[MATERIAL PROVIDED — start]

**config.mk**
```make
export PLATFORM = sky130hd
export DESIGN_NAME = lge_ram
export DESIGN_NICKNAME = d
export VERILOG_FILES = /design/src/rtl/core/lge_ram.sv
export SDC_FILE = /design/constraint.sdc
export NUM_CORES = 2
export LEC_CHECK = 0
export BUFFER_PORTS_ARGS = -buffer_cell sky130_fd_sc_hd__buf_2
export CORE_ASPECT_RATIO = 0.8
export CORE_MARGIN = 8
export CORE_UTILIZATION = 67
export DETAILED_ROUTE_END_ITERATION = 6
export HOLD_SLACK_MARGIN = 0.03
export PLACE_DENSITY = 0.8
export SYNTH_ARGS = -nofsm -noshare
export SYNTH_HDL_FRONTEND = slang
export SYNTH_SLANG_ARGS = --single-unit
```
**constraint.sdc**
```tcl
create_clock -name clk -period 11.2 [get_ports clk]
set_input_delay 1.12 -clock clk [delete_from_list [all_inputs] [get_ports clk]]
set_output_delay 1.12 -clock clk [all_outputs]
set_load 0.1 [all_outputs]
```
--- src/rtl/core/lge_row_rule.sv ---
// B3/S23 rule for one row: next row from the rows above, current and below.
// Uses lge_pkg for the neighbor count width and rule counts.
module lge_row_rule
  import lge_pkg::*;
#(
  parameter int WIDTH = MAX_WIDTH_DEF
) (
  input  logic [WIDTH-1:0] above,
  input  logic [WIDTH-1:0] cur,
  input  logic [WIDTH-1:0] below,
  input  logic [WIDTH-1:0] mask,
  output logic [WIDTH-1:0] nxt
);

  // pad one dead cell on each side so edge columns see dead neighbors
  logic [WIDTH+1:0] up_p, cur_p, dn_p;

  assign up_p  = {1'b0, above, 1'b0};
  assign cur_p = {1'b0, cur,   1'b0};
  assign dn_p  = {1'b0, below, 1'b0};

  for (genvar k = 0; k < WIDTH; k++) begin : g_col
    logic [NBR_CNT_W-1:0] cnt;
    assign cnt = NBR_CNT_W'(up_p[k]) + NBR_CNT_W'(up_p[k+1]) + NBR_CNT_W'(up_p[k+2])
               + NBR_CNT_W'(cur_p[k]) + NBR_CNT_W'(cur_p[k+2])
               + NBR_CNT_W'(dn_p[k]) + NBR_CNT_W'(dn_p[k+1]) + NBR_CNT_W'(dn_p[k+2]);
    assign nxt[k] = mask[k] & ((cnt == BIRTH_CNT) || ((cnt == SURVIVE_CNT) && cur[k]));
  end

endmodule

[MATERIAL PROVIDED — finish]

#### WHAT TO PRODUCE
Output all records exactly, with nothing added or dropped.

#### OUTPUT
**config.mk**
```make
export PLATFORM = sky130hd
export DESIGN_NAME = lge_ram
export DESIGN_NICKNAME = d
export VERILOG_FILES = /design/src/rtl/core/lge_ram.sv
export SDC_FILE = /design/constraint.sdc
export NUM_CORES = 2
export LEC_CHECK = 0
export BUFFER_PORTS_ARGS = -buffer_cell sky130_fd_sc_hd__buf_2
export CORE_ASPECT_RATIO = 0.8
export CORE_MARGIN = 8
export CORE_UTILIZATION = 67
export DETAILED_ROUTE_END_ITERATION = 6
export HOLD_SLACK_MARGIN = 0.03
export PLACE_DENSITY = 0.8
export SYNTH_ARGS = -nofsm -noshare
export SYNTH_HDL_FRONTEND = slang
export SYNTH_SLANG_ARGS = --single-unit
```
**constraint.sdc**
```tcl
create_clock -name clk -period 11.2 [get_ports clk]
set_input_delay 1.12 -clock clk [delete_from_list [all_inputs] [get_ports clk]]
set_output_delay 1.12 -clock clk [all_outputs]
set_load 0.1 [all_outputs]
```
--- src/rtl/core/lge_row_rule.sv ---
// B3/S23 rule for one row: next row from the rows above, current and below.
// Uses lge_pkg for the neighbor count width and rule counts.
module lge_row_rule
  import lge_pkg::*;
#(
  parameter int WIDTH = MAX_WIDTH_DEF
) (
  input  logic [WIDTH-1:0] above,
  input  logic [WIDTH-1:0] cur,
  input  logic [WIDTH-1:0] below,
  input  logic [WIDTH-1:0] mask,
  output logic [WIDTH-1:0] nxt
);

  // pad one dead cell on each side so edge columns see dead neighbors
  logic [WIDTH+1:0] up_p, cur_p, dn_p;

  assign up_p  = {1'b0, above, 1'b0};
  assign cur_p = {1'b0, cur,   1'b0};
  assign dn_p  = {1'b0, below, 1'b0};

  for (genvar k = 0; k < WIDTH; k++) begin : g_col
    logic [NBR_CNT_W-1:0] cnt;
    assign cnt = NBR_CNT_W'(up_p[k]) + NBR_CNT_W'(up_p[k+1]) + NBR_CNT_W'(up_p[k+2])
               + NBR_CNT_W'(cur_p[k]) + NBR_CNT_W'(cur_p[k+2])
               + NBR_CNT_W'(dn_p[k]) + NBR_CNT_W'(dn_p[k+1]) + NBR_CNT_W'(dn_p[k+2]);
    assign nxt[k] = mask[k] & ((cnt == BIRTH_CNT) || ((cnt == SURVIVE_CNT) && cur[k]));
  end

endmodule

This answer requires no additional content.